Problem statement:
Find the lines below holding the word "least" and copy each of them.

[Collected data]
- - -

## src/rtl/can_mbuf_pkg.sv

```systemverilog
package can_mbuf_pkg;
    localparam int FLAG_W = 6;

    localparam int B_DUPD = 0;
    localparam int B_TREQ = 1;
    localparam int B_RDY  = 2;
    localparam int B_INH  = 3;
    localparam int B_DIR  = 4;
    localparam int B_OVR  = 5;

    typedef struct packed {
        logic ovr_en;
        logic dir_tx;
        logic tx_inh;
        logic rdy;
        logic treq;
        logic dupd;
    } mbuf_flags_t;
endpackage

```

## src/rtl/mbuf_gate.sv

```systemverilog
module mbuf_gate
    import can_mbuf_pkg::*;
(
    input  logic        clk,
    input  logic        rst_n,
    input  mbuf_flags_t flags,
    output logic        tx_elig,
    output logic        rtr_elig,
    output logic        store_ok
);
    logic send_armed;

    always_comb begin
        send_armed = flags.rdy && flags.treq;
        tx_elig    = flags.dir_tx && send_armed && flags.dupd && !flags.tx_inh;
        rtr_elig   = !flags.dir_tx && send_armed;
        store_ok   = !flags.dir_tx && (flags.ovr_en || !flags.dupd);
    end


    property elig_excl_p;
        @(posedge clk) disable iff (!rst_n) !(tx_elig && rtr_elig);
    endproperty
    elig_excl_chk: assert property (elig_excl_p);


    property store_rx_only_p;
        @(posedge clk) disable iff (!rst_n) store_ok |-> !tx_elig;
    endproperty
    store_rx_only_chk: assert property (store_rx_only_p);
endmodule

```

## src/rtl/mbuf_flags.sv

```systemverilog
module mbuf_flags
    import can_mbuf_pkg::*;
(
    input  logic              clk,
    input  logic              rst_n,
    input  logic              host_we,
    input  logic [FLAG_W-1:0] host_wstrb,
    input  logic [FLAG_W-1:0] host_wdata,
    input  logic              store_ok,
    input  logic              eng_store_done,
    input  logic              eng_tx_done,
    input  logic              eng_crst,
    output mbuf_flags_t       flags_q
);
    mbuf_flags_t       flags_d;
    logic [FLAG_W-1:0] cur_bits;
    logic [FLAG_W-1:0] nxt_bits;
    logic              host_treq_wr;
    logic              eng_set;

    always_comb begin
        cur_bits     = flags_q;
        nxt_bits     = cur_bits;
        host_treq_wr = host_we && host_wstrb[B_TREQ];
        eng_set      = eng_store_done && store_ok;

        if (host_we) begin
            for (int i = 0; i < FLAG_W; i++) begin
                if (host_wstrb[i]) begin
                    if (i == B_DUPD && !flags_q.dir_tx) begin
                        if (!host_wdata[i]) nxt_bits[i] = 1'b0;
                    end else begin
                        nxt_bits[i] = host_wdata[i];
                    end
                end
            end
        end

        if (eng_tx_done && flags_q.dir_tx && !host_treq_wr)
            nxt_bits[B_TREQ] = 1'b0;

        if (eng_set)
            nxt_bits[B_DUPD] = 1'b1;

        if (eng_crst)
            nxt_bits[B_DUPD] = 1'b0;

        flags_d = nxt_bits;
    end

    always_ff @(posedge clk or negedge rst_n) begin
        if (!rst_n) flags_q <= '0;
        else        flags_q <= flags_d;
    end


    property dupd_clear_src_p;
        @(posedge clk) disable iff (!rst_n)
            $fell(flags_q.dupd) |->
            $past(eng_crst || (host_we && host_wstrb[B_DUPD] && !host_wdata[B_DUPD]));
    endproperty
    dupd_clear_src_chk: assert property (dupd_clear_src_p);


    property rx_no_host_set_p;
        @(posedge clk) disable iff (!rst_n)
            (!flags_q.dir_tx && !flags_q.dupd && !eng_store_done && host_we) |=> !flags_q.dupd;
    endproperty
    rx_no_host_set_chk: assert property (rx_no_host_set_p);


    property eng_set_wins_p;
        @(posedge clk) disable iff (!rst_n)
            (eng_store_done && store_ok && !eng_crst) |=> flags_q.dupd;
    endproperty
    eng_set_wins_chk: assert property (eng_set_wins_p);


    property txdone_clr_p;
        @(posedge clk) disable iff (!rst_n)
            (eng_tx_done && flags_q.dir_tx && !(host_we && host_wstrb[B_TREQ])) |=> !flags_q.treq;
    endproperty
    txdone_clr_chk: assert property (txdone_clr_p);
endmodule

```

## src/rtl/mbuf_resp.sv

```systemverilog
module mbuf_resp (
    input  logic clk,
    input  logic rst_n,
    input  logic store_req,
    input  logic store_ok,
    output logic store_grant,
    output logic store_rej
);
    typedef struct packed {
        logic grant;
        logic rej;
    } resp_t;

    resp_t resp_d, resp_q;

    always_comb begin
        resp_d.grant = store_req && store_ok;
        resp_d.rej   = store_req && !store_ok;
    end

    always_ff @(posedge clk or negedge rst_n) begin
        if (!rst_n) resp_q <= '0;
        else        resp_q <= resp_d;
    end

    assign store_grant = resp_q.grant;
    assign store_rej   = resp_q.rej;


    property resp_excl_p;
        @(posedge clk) disable iff (!rst_n) !(store_grant && store_rej);
    endproperty
    resp_excl_chk: assert property (resp_excl_p);


    property resp_after_req_p;
        @(posedge clk) disable iff (!rst_n) (store_grant || store_rej) |-> $past(store_req);
    endproperty
    resp_after_req_chk: assert property (resp_after_req_p);
endmodule

```

## src/rtl/can_mbuf_ctrl.sv

```systemverilog
module can_mbuf_ctrl
    import can_mbuf_pkg::*;
(
    input  logic              clk,
    input  logic              rst_n,
    input  logic              host_we,
    input  logic [FLAG_W-1:0] host_wstrb,
    input  logic [FLAG_W-1:0] host_wdata,
    output logic [FLAG_W-1:0] host_rdata,
    input  logic              store_req,
    input  logic              eng_store_done,
    input  logic              eng_tx_done,
    input  logic              eng_crst,
    output logic              tx_elig,
    output logic              rtr_elig,
    output logic              store_grant,
    output logic              store_rej
);
    mbuf_flags_t flags;
    logic        store_ok;

    mbuf_flags u_flags (
        .clk            (clk),
        .rst_n          (rst_n),
        .host_we        (host_we),
        .host_wstrb     (host_wstrb),
        .host_wdata     (host_wdata),
        .store_ok       (store_ok),
        .eng_store_done (eng_store_done),
        .eng_tx_done    (eng_tx_done),
        .eng_crst       (eng_crst),
        .flags_q        (flags)
    );

    mbuf_gate u_gate (
        .clk      (clk),
        .rst_n    (rst_n),
        .flags    (flags),
        .tx_elig  (tx_elig),
        .rtr_elig (rtr_elig),
        .store_ok (store_ok)
    );

    mbuf_resp u_resp (
        .clk         (clk),
        .rst_n       (rst_n),
        .store_req   (store_req),
        .store_ok    (store_ok),
        .store_grant (store_grant),
        .store_rej   (store_rej)
    );

    assign host_rdata = flags;


    property rd_stable_idle_p;
        @(posedge clk) disable iff (!rst_n)
            (!host_we && !eng_store_done && !eng_tx_done && !eng_crst) |=> $stable(host_rdata);
    endproperty
    rd_stable_idle_chk: assert property (rd_stable_idle_p);
endmodule

```
$ cat src/rtl/gk_pkg.sv
package gk_pkg;
   // Map a logical gate state (1 = switch on) to the pin level for a polarity.
   function automatic logic to_pin(input logic on_state, input logic act_hi);
      return ~(on_state ^ act_hi);
   endfunction
endpackage

$ cat src/rtl/gk_sync.sv
module gk_sync #(
   parameter int STAGES = 2
) (
   input  logic clk,
   input  logic rst_n,
   input  logic d,
   output logic q,
   output logic q_vld
);
   if (STAGES < 2) begin : g_bad_stages
      $error("gk_sync: STAGES must be at least 2");
   end

   logic [STAGES-1:0] shreg;
   logic [STAGES-1:0] vld;

   always_ff @(posedge clk or negedge rst_n) begin
      if (!rst_n) begin
         shreg <= '0;
         vld   <= '0;
      end else begin
         shreg <= {shreg[STAGES-2:0], d};
         vld   <= {vld[STAGES-2:0], 1'b1};
      end
   end

   assign q     = shreg[STAGES-1];
   assign q_vld = vld[STAGES-1];
endmodule

$ cat src/rtl/gk_qualifier.sv
module gk_qualifier #(
   parameter int CNT_W = 8
) (
   input  logic             clk,
   input  logic             rst_n,
   input  logic             lvl_vld,
   input  logic             lvl,
   input  logic             act_hi,
   input  logic             enable,
   input  logic [CNT_W-1:0] filt_len,
   input  logic             clr,
   output logic             latched
);
   if (CNT_W < 2) begin : g_bad_width
      $error("gk_qualifier: CNT_W must be at least 2");
   end

   localparam logic [CNT_W-1:0] CNT_MAX = '1;

   logic             active;
   logic [CNT_W-1:0] run_cnt;
   logic [CNT_W:0]   run_next;
   logic             confirm;

   assign active   = enable && lvl_vld && (lvl == act_hi);
   assign run_next = {1'b0, run_cnt} + {{CNT_W{1'b0}}, 1'b1};
   assign confirm  = active && (run_next >= {1'b0, filt_len});

   // Consecutive-active counter, saturating, restarts on any inactive cycle.
   always_ff @(posedge clk or negedge rst_n) begin
      if (!rst_n)                run_cnt <= '0;
      else if (!active)          run_cnt <= '0;
      else if (run_cnt != CNT_MAX) run_cnt <= run_cnt + 1'b1;
   end

   // Fault latch: a qualified fault wins over the clear strobe.
   always_ff @(posedge clk or negedge rst_n) begin
      if (!rst_n)       latched <= 1'b0;
      else if (confirm) latched <= 1'b1;
      else if (clr)     latched <= 1'b0;
   end

   assert_confirm_latches_R4: assert property (@(posedge clk) disable iff (!rst_n)
      confirm |=> latched);
   assert_no_rise_unqualified_R4: assert property (@(posedge clk) disable iff (!rst_n)
      (!latched && !confirm) |=> !latched);
   assert_hold_without_clear_R6: assert property (@(posedge clk) disable iff (!rst_n)
      (latched && !clr) |=> latched);
   assert_clear_releases_R6: assert property (@(posedge clk) disable iff (!rst_n)
      (latched && clr && !confirm) |=> !latched);
   assert_clear_ignored_R7: assert property (@(posedge clk) disable iff (!rst_n)
      (clr && confirm) |=> latched);
endmodule
### src/rtl/bar_pkg.sv
package bar_pkg;
  localparam int BAR_W  = 32;
  localparam int NBYTES = BAR_W / 8;
  localparam int LOW_W  = 4;

  typedef enum logic [1:0] {
    BW_OFF = 2'b00,
    BW_8   = 2'b01,
    BW_16  = 2'b10,
    BW_32  = 2'b11
  } bw_code_e;

  typedef struct packed {
    logic [BAR_W-1:0] mask;
    logic             pf;
    logic             mtype;
    bw_code_e         width;
  } bar_cfg_t;

  // Writable mask from the boot word: bit 29 is copied into the two top bits.
  function automatic logic [BAR_W-1:0] derive_mask(input logic [BAR_W-1:0] w);
    return {{2{w[BAR_W-3]}}, w[BAR_W-3:LOW_W], {LOW_W{1'b0}}};
  endfunction

  // Byte-lane and mask-limited merge of a write into the stored base.
  function automatic logic [BAR_W-1:0] be_merge(input logic [BAR_W-1:0] old_v,
                                                input logic [BAR_W-1:0] wdata,
                                                input logic [NBYTES-1:0] be,
                                                input logic [BAR_W-1:0] mask);
    logic [BAR_W-1:0] lane;
    logic [BAR_W-1:0] upd;
    for (int i = 0; i < NBYTES; i++) lane[8*i +: 8] = {8{be[i]}};
    upd = lane & mask;
    return (old_v & ~upd) | (wdata & upd);
  endfunction

  // Read value: base over bits 31:4, then prefetch, hardwired 0, type, space 0.
  function automatic logic [BAR_W-1:0] compose_read(input logic [BAR_W-1:0] base,
                                                    input bar_cfg_t cfg,
                                                    input logic en);
    logic [BAR_W-1:0] v;
    v = {base[BAR_W-1:LOW_W] & cfg.mask[BAR_W-1:LOW_W], cfg.pf, 1'b0, cfg.mtype, 1'b0};
    return en ? v : '0;
  endfunction

  function automatic logic addr_match(input logic [BAR_W-1:0] addr,
                                      input logic [BAR_W-1:0] base,
                                      input logic [BAR_W-1:0] mask);
    return ((addr ^ base) & mask) == '0;
  endfunction
endpackage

- - -

Your response:
      $error("gk_sync: STAGES must be at least 2");
      $error("gk_qualifier: CNT_W must be at least 2");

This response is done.